”A great obstacle to good education is the inordinate passion prevalent for novels, and the time lost in that reading which should be instructively employed. When this poison infects the mind, it destroys its tone and revolts it against wholesome reading.”
— Thomas Jefferson, “On the Dangers of Reading Fiction”
Jefferson may well have been right, but it’s too late for me. The poison of novel reading affected my mind at too early an age and wrought too much destruction. I remain hooked to this day. I not only read the stuff by the barrel, I write it as well (under another name).
Occasionally I even recommend fiction on this blog, beginning with some woman-worshipping citations from both Dickens and Stevenson. And I am about to do so again, having just finished two highly enjoyable FLR-themed novellas by a friend to this blog, William Gaius.
Both titles—The Ancestors of Star and Lessons at the Edge--are available from Lulu.com. Both are provocative and engrossing tales full of compelling conflict and indelible characters.
To be sure, “femdom fiction” (often traced to Leopold von Sacher-Masoch’s Venus in Furs) is cropping up all over the Internet, and I can’t even pretend to survey it. I just don’t read that much these days. (A couple years back, however, I did feature an excerpt from a femdom fictioneer cybernamed Eosuchus, citing some interesting parallels with a passage from a short suspense novel by the late John D. MacDonald.)
Otherwise, in this blog I’ve steered clear of the genre, as it tends toward the kinkier end of the FLR spectrum, to put it mildly. The emphasis here (though I’ve strayed of late) has been toward the romantic aspects of the courtship marriage—ways of empowering and empedestaling the wife, with the husband paying various kinds of daily homage.
But, like many husbands in wife-led marriages, I still have my erotic fantasies, most of which I dare not confess, for fear my wife would find them bizarre, even incomprehensible. I don’t necessarily crave their enactment—well, sometimes I do. But I visit them vicariously, from time to time, in literary fantasyland.
In the same way I enjoy the Amazonian adventures available in Elise Sutton’s “Real Life Stories.” And, yes, it has been pointed out (even by Ms. Sutton herself) that some of these letters may, indeed, be fictional, despite her attempts to weed out wholesale invention. The same can be said of a certain percentage of postings on FLR message boards, and of wife-worshipful quotes used in my book and blog.

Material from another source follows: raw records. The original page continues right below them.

From an optimization exercise on the open Yosys and OpenROAD flow, aimed at small area and a short achievable clock period; shortcuts taken in it are not production practice.
The RTL was checked by simulation tests, not by an equivalence proof against the original design.
No activity file was given, so power comes from the tool's default toggle rates.

### flow/flow/run.sh
#!/bin/bash
# The standard layout, with port buffers that are plain buffers and timing
# repair that aims for more setup slack than the clock needs. Make's output
# goes to make.log; ORFS keeps each tool's log under orfs/logs.
set -uo pipefail
cd "$(dirname "$0")/.."
bash standard.sh \
  "BUFFER_PORTS_ARGS=-buffer_cell sky130_fd_sc_hd__buf_2" \
  SETUP_SLACK_MARGIN=11.62 CTS_CLUSTER_SIZE=24 CTS_CLUSTER_DIAMETER=150 PLACE_DENSITY=0.8 REMOVE_ABC_BUFFERS=1 \
  finish > make.log 2>&1
status=$?
cp -r orfs/logs logs_orfs 2>/dev/null
exit $status
### flow/config.mk
export PLATFORM = sky130hd
export DESIGN_NAME = servo_top
export DESIGN_NICKNAME = servo_top
export VERILOG_FILES = /design/flow/design.v
export SDC_FILE = /design/flow/constraint.sdc
export NUM_CORES = 4
export LEC_CHECK = 0
export CAP_MARGIN = 20
export CORE_MARGIN = 2
export CORE_UTILIZATION = 40
export SLEW_MARGIN = 20
### flow/constraint.sdc
create_clock -name core_clock -period 16.0 [get_ports {clk1}]
set_input_delay 3.2000 -clock core_clock [delete_from_list [all_inputs] [get_ports {clk1}]]
set_output_delay 3.2000 -clock core_clock [all_outputs]
set_load 0.01 [all_outputs]
### flow/standard.sh
#!/bin/bash
# synth_recipe.tcl (not shown) runs the flow's synth.tcl, then flattens the netlist and writes it again
# the make line also repeats each setting of config.mk as NAME=value (left out here)
make -C /OpenROAD-flow-scripts/flow DESIGN_CONFIG=/design/flow/config.mk WORK_HOME=/design/flow/orfs CLKGATE_MAP_FILE= SYNTH_SCRIPT=/design/flow/synth_recipe.tcl "${@:-finish}"
### flow/design.v
package servo_pkg;
	localparam int ADC_W = 16;
	localparam int SIGNAL_W = 24;
	localparam int COEF_W = 18;
	localparam int COEF_FRAC = 16;
	localparam int DAC_W = 16;
	localparam int WB_AW = 4;
	localparam int WB_DW = 32;
	localparam logic [WB_DW-1:0] FW_VERSION = 32'h0000_0012;
	typedef enum logic [WB_AW-1:0] {
		REG_VERSION = 4'd0,
		REG_CONTROL = 4'd1,
		REG_A1_0    = 4'd2,
		REG_B0_0    = 4'd3,
		REG_B1_0    = 4'd4,
		REG_A1_1    = 4'd5,
		REG_B0_1    = 4'd6,
		REG_B1_1    = 4'd7
	} reg_addr_e;
endpackage
`timescale 1ns/1ns
module iir_first_order #(
	parameter int ADC_W     = servo_pkg::ADC_W,
	parameter int SIGNAL_W  = servo_pkg::SIGNAL_W,
	parameter int COEF_W    = servo_pkg::COEF_W,
	parameter int COEF_FRAC = servo_pkg::COEF_FRAC
) (
	input  logic                        clk1,
	input  logic                        i_rst_n,
	input  logic                        i_load,
	input  logic                        i_first,
	input  logic                        i_update,
	input  logic                        i_on,
	input  logic signed [COEF_W-1:0]    i_a1,
	input  logic signed [COEF_W-1:0]    i_b0,
	input  logic signed [COEF_W-1:0]    i_b1,
	input  logic signed [ADC_W-1:0]     i_sample,
	output logic signed [SIGNAL_W-1:0]  o_signal
);
	localparam int SW = COEF_W + 1;    
	localparam int AW = 25;            
	localparam int TW = AW + 4;        
	logic [SW-1:0]              sa, sb, sc;
	logic signed [ADC_W-1:0]    x;
	logic signed [ADC_W-1:0]    xp;
	logic [AW-1:0]              acc_s, acc_c;
	logic [3:0]                 low;
	logic ld_on, ld, sh;
	assign ld_on = i_load & i_on;
	assign ld = i_load;
	assign sh = ~i_load;
	always_ff @(posedge clk1) begin
		sa <= ({SW{ld_on}} & {i_a1, 1'b0}) | ({SW{sh}} & {{4{sa[SW-1]}}, sa[SW-1:4]});
		sb <= ({SW{ld_on}} & {i_b0, 1'b0}) | ({SW{ld & ~i_on}} & SW'(1 << (COEF_FRAC + 1)))
			| ({SW{sh}} & {{4{sb[SW-1]}}, sb[SW-1:4]});
		sc <= ({SW{ld_on}} & {i_b1, 1'b0}) | ({SW{sh}} & {{4{sc[SW-1]}}, sc[SW-1:4]});
		x <= ({ADC_W{ld}} & i_sample) | ({ADC_W{sh}} & x);
	end
	logic [2:0] da0, da1, db0, db1, dc0, dc1;    
	function automatic logic [2:0] booth(input logic [2:0] b);
		booth[0] = b[1] ^ b[0];
		booth[1] = b[2] ? (~b[1] & ~b[0]) : (b[1] & b[0]);
		booth[2] = b[2];
	endfunction
	assign da0 = booth(sa[2:0]);
	assign da1 = booth(sa[4:2]);
	assign db0 = booth(sb[2:0]);
	assign db1 = booth(sb[4:2]);
	assign dc0 = booth(sc[2:0]);
	assign dc1 = booth(sc[4:2]);
	function automatic logic [SIGNAL_W:0] pp_y(input logic [2:0] d, input logic [SIGNAL_W-1:0] m);
		logic [SIGNAL_W:0] me;
		logic [SIGNAL_W:0] p;
		me = {m[SIGNAL_W-1], m};
		p = ({(SIGNAL_W+1){d[0]}} & me) | ({(SIGNAL_W+1){d[1]}} & {me[SIGNAL_W-1:0], 1'b0});
		p = p ^ {(SIGNAL_W+1){d[2]}};
		pp_y = {~p[SIGNAL_W], p[SIGNAL_W-1:0]};
	endfunction
	function automatic logic [ADC_W:0] pp_x(input logic [2:0] d, input logic [ADC_W-1:0] m);
		logic [ADC_W:0] me;
		logic [ADC_W:0] p;
		me = {m[ADC_W-1], m};
		p = ({(ADC_W+1){d[0]}} & me) | ({(ADC_W+1){d[1]}} & {me[ADC_W-1:0], 1'b0});
		p = p ^ {(ADC_W+1){d[2]}};
		pp_x = {~p[ADC_W], p[ADC_W-1:0]};
	endfunction
	logic [SIGNAL_W:0] pa0, pa1;
	logic [ADC_W:0]    pb0, pb1, pc0, pc1;
	assign pa0 = pp_y(da0, o_signal);
	assign pa1 = pp_y(da1, o_signal);
	assign pb0 = pp_x(db0, x);
	assign pb1 = pp_x(db1, x);
	assign pc0 = pp_x(dc0, xp);
	assign pc1 = pp_x(dc1, xp);
	logic [AW-1:0] s_in, c_in;
	logic [AW-1:0] s_out, c_out;
	logic [3:0]    low_out;
	assign s_in = i_first ? (AW'(1) << 24) : acc_s;
	assign c_in = i_first ? '0 : acc_c;
	iir_heap heap_i (
		.s_in(s_in),
		.c_in(c_in),
		.pa0(pa0),
		.pa1(pa1),
		.na0(da0[2]),
		.na1(da1[2]),
		.pb0(pb0),
		.pb1(pb1),
		.pc0(pc0),
		.pc1(pc1),
		.nb0(db0[2]),
		.nb1(db1[2]),
		.nc0(dc0[2]),
		.nc1(dc1[2]),
		.o_low(low_out),
		.o_s(s_out),
		.o_c(c_out)
	);
	always_ff @(posedge clk1) begin
		acc_s <= s_out;
		acc_c <= c_out;
		low <= low_out;
	end
	logic [SIGNAL_W-1:0] hi;
	logic [SIGNAL_W+3:0] y_raw;
	logic [SIGNAL_W-1:0] y_sat;
	assign hi = acc_s[SIGNAL_W-1:0] + acc_c[SIGNAL_W-1:0];
	assign y_raw = {hi, low};
	always_comb begin
		if (y_raw[SIGNAL_W+3:SIGNAL_W-1] == {5{y_raw[SIGNAL_W+3]}}) begin
			y_sat = y_raw[SIGNAL_W-1:0];
		end else if (y_raw[SIGNAL_W+3]) begin
			y_sat = {1'b1, {(SIGNAL_W-1){1'b0}}};
		end else begin
			y_sat = {1'b0, {(SIGNAL_W-1){1'b1}}};
		end
	end
	logic up, keep;
	assign up = i_rst_n & i_update;
	assign keep = i_rst_n & ~i_update;
	always_ff @(posedge clk1) begin
		o_signal <= ({SIGNAL_W{up}} & y_sat) | ({SIGNAL_W{keep}} & o_signal);
		xp <= ({ADC_W{up}} & x) | ({ADC_W{keep}} & xp);
	end
endmodule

Not all, by any means, but some.
Decades ago, in fact, I concocted a few prurient tales myself, which were published in the Letters sections of Penthouse Variations. In those days, the digest-size magazine was listed as an adult fiction market in writer’s magazines, and the rates weren’t bad. The editors I dealt with never pretended that the great majority of published Letters were anything other than short fiction.

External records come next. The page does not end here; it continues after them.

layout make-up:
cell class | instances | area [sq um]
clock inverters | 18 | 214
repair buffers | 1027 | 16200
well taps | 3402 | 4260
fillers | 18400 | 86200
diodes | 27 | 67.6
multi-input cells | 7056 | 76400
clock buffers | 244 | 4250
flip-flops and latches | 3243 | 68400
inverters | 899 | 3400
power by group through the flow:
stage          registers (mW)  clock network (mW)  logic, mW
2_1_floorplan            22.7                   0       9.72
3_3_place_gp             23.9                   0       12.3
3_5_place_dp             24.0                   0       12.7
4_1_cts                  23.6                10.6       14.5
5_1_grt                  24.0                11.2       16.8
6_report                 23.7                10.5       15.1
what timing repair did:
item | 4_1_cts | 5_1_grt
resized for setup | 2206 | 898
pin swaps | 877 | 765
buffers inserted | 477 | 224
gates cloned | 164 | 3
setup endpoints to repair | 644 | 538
Source: an optimization exercise on an open RTL-to-GDS flow (aim: small area and few clock cycles). Production flows keep margins and buffers that such runs may drop. RTL that was checked went through simulation tests only; none was proved equivalent to the original. No functional check of the RTL was part of runs 4 to 6. No activity file was given, so power comes from the tool's default toggle rates.

==> design/flow/design.v <==
`default_nettype none
package sat_pkg;
    localparam int LIT_W   = 8;
    localparam int VAR_W   = LIT_W - 1;
    localparam int VAR_MAX = 128;
    localparam int CLA_LEN = 4;
    typedef logic signed [LIT_W-1:0] lit_t;
    typedef lit_t [CLA_LEN-1:0] cla_t;
    typedef enum logic [1:0] {
        UNDEFINED = 2'd0,
        TRUE      = 2'd1,
        FALSE     = 2'd2
    } lit_state_t;
    typedef lit_state_t [CLA_LEN-1:0] state_vec_t;
    typedef enum logic [1:0] {
        CMD_ASSIGN = 2'd0,
        CMD_CLEAR  = 2'd1,
        CMD_EVAL   = 2'd2
    } cmd_op_t;
    typedef struct packed {
        cmd_op_t op;
        lit_t    lit;
        cla_t    cla;
    } bcp_cmd_t;
    typedef enum logic [1:0] {
        SAT        = 2'd0,
        CONFLICT   = 2'd1,
        UNIT       = 2'd2,
        UNRESOLVED = 2'd3
    } cla_status_t;
    typedef struct packed {
        cla_status_t status;
        lit_t        lit;
    } bcp_result_t;
    function automatic logic [VAR_W-1:0] lit_var(input logic [LIT_W-1:0] lit);
        logic [LIT_W-1:0] mag;
        mag = lit[LIT_W-1] ? (~lit + 1'b1) : lit;
        lit_var = mag[VAR_W-1:0];
    endfunction
endpackage
`default_nettype wire
`default_nettype none
module sat_bcp_top (
    input  wire logic        clk,
    input  wire logic        rst_n,
    input  wire logic        cmd_req,
    input  wire logic [41:0] cmd,
    output logic             cmd_ack,
    output logic             res_req,
    output logic [9:0]       res,
    input  wire logic        res_ack
);
    localparam logic [1:0] ST_SAT   = 2'd0;
    localparam logic [1:0] ST_CONF  = 2'd1;
    localparam logic [1:0] ST_UNIT  = 2'd2;
    localparam logic [1:0] ST_UNRES = 2'd3;
    localparam logic [2:0] S_IDLE = 3'd0;
    localparam logic [2:0] S_LIT1 = 3'd1;
    localparam logic [2:0] S_LIT2 = 3'd2;
    localparam logic [2:0] S_LIT3 = 3'd3;
    localparam logic [2:0] S_RDY  = 3'd4;
    logic req_meta, req_sync, ack_meta, ack_sync;
    always_ff @(posedge clk) begin
        if (rst_n) begin
            req_meta <= 1'b0;
            req_sync <= 1'b0;
            ack_meta <= 1'b0;
            ack_sync <= 1'b0;
        end else begin
            req_meta <= cmd_req;
            req_sync <= req_meta;
            ack_meta <= res_ack;
            ack_sync <= ack_meta;
        end
    end
    logic [2:0] step;
    logic [7:0] lit_p;
    logic [7:0] lit_x;
    logic [7:0] lit_y;
    localparam int NGRP = 43;
    localparam logic [4:0] ALLU = 5'b01000;
    logic [NGRP*5-1:0] tbl;
    logic [6:0] pa;
    logic [5:0] grp;
    logic [1:0] pos;
    logic [4:0] gc;
    logic       uu;
    logic [2:0] gd;
    logic [2:0] gv;
    logic       pz;
    logic       rd_def;
    logic       rd_val;
    logic       pu;
    logic       pt;
    assign pa = lit_p[7] ? (~lit_p[6:0] + 7'd1) : lit_p[6:0];
    assign pz = (lit_p == 8'd0);
    always_comb begin
        if (pa[1:0] != 2'd3) begin
            grp = {1'b0, pa[6:2]};
            pos = pa[1:0];
        end else if (pa[3:2] != 2'd3) begin
            grp = 6'd32 + 6'(pa[6:4]);
            pos = pa[3:2];
        end else if (pa[5:4] != 2'd3) begin
            grp = 6'd40 + 6'(pa[6]);
            pos = pa[5:4];
        end else begin
            grp = 6'd42;
            pos = {1'b0, pa[6]};
        end
    end
    logic [NGRP-1:0] gsel;
    always_comb begin
        for (int g = 0; g < NGRP; g++) begin
            gsel[g] = (grp == 6'(g));
        end
    end
    logic [7:0] glo;
    logic [7:0] ghi;
    logic [4:0] gcol [6];
    assign glo = 8'd1 << grp[2:0];
    assign ghi = 8'd1 << grp[5:3];
    always_comb begin
        gc = '0;
        for (int j = 0; j < 6; j++) begin
            gcol[j] = '0;
            for (int i = 0; i < 8; i++) begin
                if (j*8+i < NGRP) begin
                    gcol[j] = gcol[j] | (tbl[(j*8+i)*5 +: 5] & {5{glo[i]}});
                end
            end
            gc = gc | (gcol[j] & {5{ghi[j]}});
        end
    end
    assign uu    = !gc[4] && gc[3];
    assign gd[0] = !uu && (gc[2] || !gc[1]);
    assign gv[0] = gc[0];
    assign gd[1] = !uu && (gc[2] || gc[1]);
    assign gv[1] = gc[2] ? gc[1] : gc[0];
    assign gd[2] = gc[4] || (gc[3] && gc[1]);
    assign gv[2] = gc[4] ? gc[3] : gc[0];
    assign rd_def = pz || gd[pos];
    assign rd_val = !pz && gv[pos];
    assign pu = !rd_def;
    assign pt = rd_def && (rd_val ^ lit_p[7]);
    logic [2:0] nd;
    logic [2:0] nv;
    logic [2:0] pc;
    logic [4:0] wcode;
    always_comb begin
        nd = gd;
        nv = gv;
        nd[pos] = 1'b1;
        nv[pos] = !lit_p[7];
        if (nd[0] && nd[1]) begin
            pc = {1'b1, nv[1], nv[0]};
        end else if (nd[0]) begin
            pc = {2'b00, nv[0]};
        end else begin
            pc = {2'b01, nv[1]};
        end
        if (nd[2] && (nd[0] || nd[1])) begin
            wcode = {1'b1, nv[2], pc};
        end else if (nd[2]) begin
            wcode = {4'b0101, nv[2]};
        end else begin
            wcode = {2'b00, pc};
        end
    end
    function automatic logic [9:0] upd(input logic [9:0] r, input logic u,
                                       input logic t, input logic [7:0] l);
        logic [9:0] n;
        n = r;
        if (r[9:8] != ST_SAT) begin
            if (t) begin
                n = {ST_SAT, 8'd0};
            end else if (u) begin
                if (r[9:8] == ST_CONF) begin
                    n = {ST_UNIT, l};
                end else if (r[9:8] == ST_UNIT) begin
                    n = {ST_UNRES, 8'd0};
                end
            end
        end
        upd = n;
    endfunction
    logic waiting;
    logic is_eval;
    logic res_free;
    logic cap;
    logic wr;
    logic clr;
    logic busy;
    assign busy     = (step == S_LIT1) || (step == S_LIT2) || (step == S_LIT3);
    assign waiting  = req_sync && !cmd_ack;
    assign is_eval  = (cmd[41:40] == 2'd2);
    assign res_free = (step == S_IDLE) && (!res_req || ack_sync);
    assign cap      = waiting && (is_eval ? res_free : !busy);
    assign wr       = cap && (cmd[41:40] == 2'd0);
    assign clr      = rst_n || (cap && (cmd[41:40] == 2'd1));
    always_ff @(posedge clk) begin
        if (rst_n) begin
            cmd_ack <= 1'b0;
            res_req <= 1'b0;
            step    <= S_IDLE;
        end else begin
            if (cap) begin
                cmd_ack <= 1'b1;
            end else if (!req_sync) begin
                cmd_ack <= 1'b0;
            end
            if (res_req && ack_sync) begin
                res_req <= 1'b0;
            end
            case (step)
                S_IDLE: begin
                    if (cap && is_eval) begin
                        step <= S_LIT1;
                    end
                end
                S_LIT1: step <= S_LIT2;
                S_LIT2: step <= S_LIT3;
                default: begin
                    if (!ack_sync) begin
                        res_req <= 1'b1;
                        step    <= S_IDLE;
                    end else begin
                        step    <= S_RDY;
                    end
                end
            endcase
        end
    end
    always_ff @(posedge clk) begin
        if ((cap && is_eval) || busy) begin
            res <= upd(cap ? {ST_CONF, 8'd0} : res, pu, pt, lit_p);
        end
    end
    always_ff @(posedge clk) begin
        if (cap) begin
            lit_p <= cmd[41] ? cmd[15:8] : cmd[39:32];
        end else if (step == S_LIT1 || step == S_LIT2) begin
            lit_p <= lit_x;
        end else begin
            lit_p <= cmd[41] ? cmd[7:0] : cmd[39:32];
        end
        lit_x <= cap ? cmd[23:16] : lit_y;
        lit_y <= cmd[31:24];
    end
    logic [4:0] wcode_q;
    logic       wr_q;
    logic [4:0] wbus;
    always_ff @(posedge clk) begin
        wcode_q <= wcode;
        wr_q    <= wr && !rst_n;
    end
    assign wbus = clr ? ALLU : wcode_q;
    always_ff @(posedge clk) begin
        for (int g = 0; g < NGRP; g++) begin
            if (clr || (wr_q && gsel[g])) begin
                tbl[g*5 +: 5] <= wbus;
            end
        end
    end
endmodule
`default_nettype wire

But cynicism can go too far. I have read occasional know-it-all commentators insisting that Ms. Sutton herself was a fiction, foisted on a gullible public by a man, no less. (I think not.) And I recall on the old Spousechat message board a poster casting doubt on an erotically charged D/s pre-wedding ceremony created by Ms. Lynda, Spousechat’s most redoubtable contributor.
Ms. Lynda had described a “Fastening Ceremony” recreated from in the novel Ritual of Proof, in which six male attendants in Chippendale’s outfits bore her aloft into the private hall in a sedan chair where her husband-to-be knelt before her, ready to take her name. Attendance was limited to a select few "in the know." Here's the exchange in part:
ANON
I was really enjoying your posts to the board, and believed them for the most part, but now it has segued into overt fantasy. That’s really sad to me though, because I would love to believe there are those who accept women as the head of the household, but it appears that, on the Internet anyway, it must always be in the realm of wishful thought and BDSM-esque fantasy scripts. If I'm wrong please tell me but as for now I'll just say I enjoy your posts and wish they were real.
MS. LYNDA
Of course, you do not have to believe what I have written, and there is no way I can prove it to you… We did the ceremony from memory so he could say, "love, honor, and obey." We had decided to have us announced as Woman and Husband, [and] the priest announced us as Ms. and Mr. Lynda BJ… In the end, I do not care if you believe or not. That is your right. I just know that our family will be different, but special… There are too many people who will not acknowledge a woman's ability to lead and a man's ability and willingness to follow.
In fact, I am convinced that there are more actual FLR activities going on these days, in and out of the bedroom, than have been dreamed up by the fevered imaginations of us repressed scribblers, or by an infinite number of sex-crazed monkeys with keyboards.
For instance, I am assured by the very able Mr. Gaius that all the scenes he describes in his novels in such libidinous detail are reality-based and bedroom-tested. By the way, if you enjoy his Lessons at the Edge half as much as I did, you’ll be especially happy to learn that there’s a sequel in the works.